REQUIRED WORK: Each record beneath this sentence is to be transcribed exactly as it reads.

======== PROVIDED DATA

<file path="src/rtl/data_sync_pkg.sv">
// rtl/data_sync_pkg.sv - shared constants and helpers for the multi-channel data synchroniser
package data_sync_pkg;

    localparam int DEF_DATA_WIDTH  = 8;
    localparam int DEF_NUM_CH      = 2;
    localparam int DEF_SYNC_STAGES = 2;
    localparam int DEF_FIFO_DEPTH  = 4;

    // Channel-ID width; a single channel still needs a one-bit tag.
    function automatic int ch_width(input int num_ch);
        return (num_ch <= 1) ? 1 : $clog2(num_ch);
    endfunction

endpackage

</file>
<file path="src/rtl/sync_edge_det.sv">
// rtl/sync_edge_det.sv - multi-flop level synchroniser with rising-edge pulse
module sync_edge_det #(
    parameter int SYNC_STAGES = 2
) (
    input  logic i_clk,
    input  logic i_reset,
    input  logic i_async,
    output logic o_level,
    output logic o_rise
);

    logic [SYNC_STAGES-1:0] chain_q;
    logic                   prev_q;

    always_ff @(posedge i_clk) begin
        if (i_reset) begin
            chain_q <= '0;
            prev_q  <= 1'b0;
        end else begin
            chain_q <= {chain_q[SYNC_STAGES-2:0], i_async};
            prev_q  <= chain_q[SYNC_STAGES-1];
        end
    end

    assign o_level = chain_q[SYNC_STAGES-1];
    assign o_rise  = chain_q[SYNC_STAGES-1] & ~prev_q;

endmodule

</file>
<file path="src/rtl/data_sync_mc.sv">
// rtl/data_sync_mc.sv - per-channel capture, round-robin drain into a tagged show-ahead FIFO
module data_sync_mc
    import data_sync_pkg::*;
#(
    parameter  int DATA_WIDTH  = DEF_DATA_WIDTH,
    parameter  int NUM_CH      = DEF_NUM_CH,
    parameter  int SYNC_STAGES = DEF_SYNC_STAGES,
    parameter  int FIFO_DEPTH  = DEF_FIFO_DEPTH,
    localparam int CH_W        = ch_width(NUM_CH),
    localparam int AW          = $clog2(FIFO_DEPTH),
    localparam int CW          = AW + 1
) (
    input  logic                         i_clk,
    input  logic                         i_reset,
    input  logic [NUM_CH-1:0]            i_enable,
    input  logic [NUM_CH*DATA_WIDTH-1:0] i_data,
    input  logic                         i_ready,
    input  logic                         i_clear_overrun,
    output logic                         o_valid,
    output logic [DATA_WIDTH-1:0]        o_data,
    output logic [CH_W-1:0]              o_ch,
    output logic [NUM_CH-1:0]            o_overrun,
    output logic [CW-1:0]                o_count
);

    typedef struct packed {
        logic [CH_W-1:0]       ch;
        logic [DATA_WIDTH-1:0] data;
    } entry_t;

    logic [NUM_CH-1:0]     lvl;
    logic [NUM_CH-1:0]     pulse;
    logic [NUM_CH-1:0]     pend_q, pend_d;
    logic [DATA_WIDTH-1:0] pdata_q [NUM_CH];
    logic [DATA_WIDTH-1:0] pdata_d [NUM_CH];
    logic [NUM_CH-1:0]     ovr_q, ovr_d;
    logic [CH_W-1:0]       rr_q, rr_d;
    logic                  gnt_vld;
    logic [CH_W-1:0]       gnt_ch;

    entry_t                mem_q [FIFO_DEPTH];
    logic [AW-1:0]         wr_ptr_q, rd_ptr_q;
    logic [CW-1:0]         count_q, count_d;
    logic                  fifo_valid, push, pop, push_ok;

    for (genvar c = 0; c < NUM_CH; c++) begin : g_sync
        sync_edge_det #(.SYNC_STAGES(SYNC_STAGES)) u_sync (
            .i_clk   (i_clk),
            .i_reset (i_reset),
            .i_async (i_enable[c]),
            .o_level (lvl[c]),
            .o_rise  (pulse[c])
        );
    end

    assign fifo_valid = (count_q != '0);
    assign pop        = fifo_valid & i_ready;
    // A pop in the same cycle frees the slot the push lands in, so a full FIFO still accepts.
    assign push_ok    = (count_q < CW'(FIFO_DEPTH)) | pop;
    assign push       = gnt_vld;

    always_comb begin
        int idx;
        idx     = 0;
        gnt_vld = 1'b0;
        gnt_ch  = '0;
        if (push_ok) begin
            for (int k = 0; k < NUM_CH; k++) begin
                idx = (int'(rr_q) + k) % NUM_CH;
                if (!gnt_vld && pend_q[idx]) begin
                    gnt_vld = 1'b1;
                    gnt_ch  = idx[CH_W-1:0];
                end
            end
        end
    end

    always_comb begin
        rr_d = rr_q;
        if (gnt_vld) begin
            rr_d = (gnt_ch == CH_W'(NUM_CH - 1)) ? '0 : gnt_ch + CH_W'(1);
        end
    end

    always_comb begin
        logic granted;
        granted = 1'b0;
        pend_d  = pend_q;
        pdata_d = pdata_q;
        ovr_d   = i_clear_overrun ? '0 : ovr_q;
        for (int c = 0; c < NUM_CH; c++) begin
            granted = gnt_vld && (gnt_ch == CH_W'(c));
            if (granted) begin
                pend_d[c] = 1'b0;
            end
            // New word is kept only if its slot is free or being drained this cycle.
            if (pulse[c] && lvl[c]) begin
                if (!pend_q[c] || granted) begin
                    pend_d[c]  = 1'b1;
                    pdata_d[c] = i_data[c*DATA_WIDTH +: DATA_WIDTH];
                end else begin
                    ovr_d[c] = 1'b1;
                end
            end
        end
    end

    always_comb begin
        count_d = count_q;
        if (push && !pop) begin
            count_d = count_q + CW'(1);
        end else if (!push && pop) begin
            count_d = count_q - CW'(1);
        end
    end

    always_ff @(posedge i_clk) begin
        if (i_reset) begin
            pend_q   <= '0;
            ovr_q    <= '0;
            rr_q     <= '0;
            wr_ptr_q <= '0;
            rd_ptr_q <= '0;
            count_q  <= '0;
            for (int c = 0; c < NUM_CH; c++) begin
                pdata_q[c] <= '0;
            end
            for (int i = 0; i < FIFO_DEPTH; i++) begin
                mem_q[i] <= '0;
            end
        end else begin
            pend_q  <= pend_d;
            pdata_q <= pdata_d;
            ovr_q   <= ovr_d;
            rr_q    <= rr_d;
            count_q <= count_d;
            if (push) begin
                mem_q[wr_ptr_q] <= '{ch: gnt_ch, data: pdata_q[gnt_ch]};
                wr_ptr_q        <= wr_ptr_q + AW'(1);
            end
            if (pop) begin
                rd_ptr_q <= rd_ptr_q + AW'(1);
            end
        end
    end

    assign o_valid   = fifo_valid;
    assign o_data    = mem_q[rd_ptr_q].data;
    assign o_ch      = mem_q[rd_ptr_q].ch;
    assign o_overrun = ovr_q;
    assign o_count   = count_q;

endmodule

</file>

================

SOLUTION FOR THIS TASK:
<file path="src/rtl/data_sync_pkg.sv">
// rtl/data_sync_pkg.sv - shared constants and helpers for the multi-channel data synchroniser
package data_sync_pkg;

    localparam int DEF_DATA_WIDTH  = 8;
    localparam int DEF_NUM_CH      = 2;
    localparam int DEF_SYNC_STAGES = 2;
    localparam int DEF_FIFO_DEPTH  = 4;

    // Channel-ID width; a single channel still needs a one-bit tag.
    function automatic int ch_width(input int num_ch);
        return (num_ch <= 1) ? 1 : $clog2(num_ch);
    endfunction

endpackage

</file>
<file path="src/rtl/sync_edge_det.sv">
// rtl/sync_edge_det.sv - multi-flop level synchroniser with rising-edge pulse
module sync_edge_det #(
    parameter int SYNC_STAGES = 2
) (
    input  logic i_clk,
    input  logic i_reset,
    input  logic i_async,
    output logic o_level,
    output logic o_rise
);

    logic [SYNC_STAGES-1:0] chain_q;
    logic                   prev_q;

    always_ff @(posedge i_clk) begin
        if (i_reset) begin
            chain_q <= '0;
            prev_q  <= 1'b0;
        end else begin
            chain_q <= {chain_q[SYNC_STAGES-2:0], i_async};
            prev_q  <= chain_q[SYNC_STAGES-1];
        end
    end

    assign o_level = chain_q[SYNC_STAGES-1];
    assign o_rise  = chain_q[SYNC_STAGES-1] & ~prev_q;

endmodule

</file>
<file path="src/rtl/data_sync_mc.sv">
// rtl/data_sync_mc.sv - per-channel capture, round-robin drain into a tagged show-ahead FIFO
module data_sync_mc
    import data_sync_pkg::*;
#(
    parameter  int DATA_WIDTH  = DEF_DATA_WIDTH,
    parameter  int NUM_CH      = DEF_NUM_CH,
    parameter  int SYNC_STAGES = DEF_SYNC_STAGES,
    parameter  int FIFO_DEPTH  = DEF_FIFO_DEPTH,
    localparam int CH_W        = ch_width(NUM_CH),
    localparam int AW          = $clog2(FIFO_DEPTH),
    localparam int CW          = AW + 1
) (
    input  logic                         i_clk,
    input  logic                         i_reset,
    input  logic [NUM_CH-1:0]            i_enable,
    input  logic [NUM_CH*DATA_WIDTH-1:0] i_data,
    input  logic                         i_ready,
    input  logic                         i_clear_overrun,
    output logic                         o_valid,
    output logic [DATA_WIDTH-1:0]        o_data,
    output logic [CH_W-1:0]              o_ch,
    output logic [NUM_CH-1:0]            o_overrun,
    output logic [CW-1:0]                o_count
);

    typedef struct packed {
        logic [CH_W-1:0]       ch;
        logic [DATA_WIDTH-1:0] data;
    } entry_t;

    logic [NUM_CH-1:0]     lvl;
    logic [NUM_CH-1:0]     pulse;
    logic [NUM_CH-1:0]     pend_q, pend_d;
    logic [DATA_WIDTH-1:0] pdata_q [NUM_CH];
    logic [DATA_WIDTH-1:0] pdata_d [NUM_CH];
    logic [NUM_CH-1:0]     ovr_q, ovr_d;
    logic [CH_W-1:0]       rr_q, rr_d;
    logic                  gnt_vld;
    logic [CH_W-1:0]       gnt_ch;

    entry_t                mem_q [FIFO_DEPTH];
    logic [AW-1:0]         wr_ptr_q, rd_ptr_q;
    logic [CW-1:0]         count_q, count_d;
    logic                  fifo_valid, push, pop, push_ok;

    for (genvar c = 0; c < NUM_CH; c++) begin : g_sync
        sync_edge_det #(.SYNC_STAGES(SYNC_STAGES)) u_sync (
            .i_clk   (i_clk),
            .i_reset (i_reset),
            .i_async (i_enable[c]),
            .o_level (lvl[c]),
            .o_rise  (pulse[c])
        );
    end

    assign fifo_valid = (count_q != '0);
    assign pop        = fifo_valid & i_ready;
    // A pop in the same cycle frees the slot the push lands in, so a full FIFO still accepts.
    assign push_ok    = (count_q < CW'(FIFO_DEPTH)) | pop;
    assign push       = gnt_vld;

    always_comb begin
        int idx;
        idx     = 0;
        gnt_vld = 1'b0;
        gnt_ch  = '0;
        if (push_ok) begin
            for (int k = 0; k < NUM_CH; k++) begin
                idx = (int'(rr_q) + k) % NUM_CH;
                if (!gnt_vld && pend_q[idx]) begin
                    gnt_vld = 1'b1;
                    gnt_ch  = idx[CH_W-1:0];
                end
            end
        end
    end

    always_comb begin
        rr_d = rr_q;
        if (gnt_vld) begin
            rr_d = (gnt_ch == CH_W'(NUM_CH - 1)) ? '0 : gnt_ch + CH_W'(1);
        end
    end

    always_comb begin
        logic granted;
        granted = 1'b0;
        pend_d  = pend_q;
        pdata_d = pdata_q;
        ovr_d   = i_clear_overrun ? '0 : ovr_q;
        for (int c = 0; c < NUM_CH; c++) begin
            granted = gnt_vld && (gnt_ch == CH_W'(c));
            if (granted) begin
                pend_d[c] = 1'b0;
            end
            // New word is kept only if its slot is free or being drained this cycle.
            if (pulse[c] && lvl[c]) begin
                if (!pend_q[c] || granted) begin
                    pend_d[c]  = 1'b1;
                    pdata_d[c] = i_data[c*DATA_WIDTH +: DATA_WIDTH];
                end else begin
                    ovr_d[c] = 1'b1;
                end
            end
        end
    end

    always_comb begin
        count_d = count_q;
        if (push && !pop) begin
            count_d = count_q + CW'(1);
        end else if (!push && pop) begin
            count_d = count_q - CW'(1);
        end
    end

    always_ff @(posedge i_clk) begin
        if (i_reset) begin
            pend_q   <= '0;
            ovr_q    <= '0;
            rr_q     <= '0;
            wr_ptr_q <= '0;
            rd_ptr_q <= '0;
            count_q  <= '0;
            for (int c = 0; c < NUM_CH; c++) begin
                pdata_q[c] <= '0;
            end
            for (int i = 0; i < FIFO_DEPTH; i++) begin
                mem_q[i] <= '0;
            end
        end else begin
            pend_q  <= pend_d;
            pdata_q <= pdata_d;
            ovr_q   <= ovr_d;
            rr_q    <= rr_d;
            count_q <= count_d;
            if (push) begin
                mem_q[wr_ptr_q] <= '{ch: gnt_ch, data: pdata_q[gnt_ch]};
                wr_ptr_q        <= wr_ptr_q + AW'(1);
            end
            if (pop) begin
                rd_ptr_q <= rd_ptr_q + AW'(1);
            end
        end
    end

    assign o_valid   = fifo_valid;
    assign o_data    = mem_q[rd_ptr_q].data;
    assign o_ch      = mem_q[rd_ptr_q].ch;
    assign o_overrun = ovr_q;
    assign o_count   = count_q;

endmodule

</file>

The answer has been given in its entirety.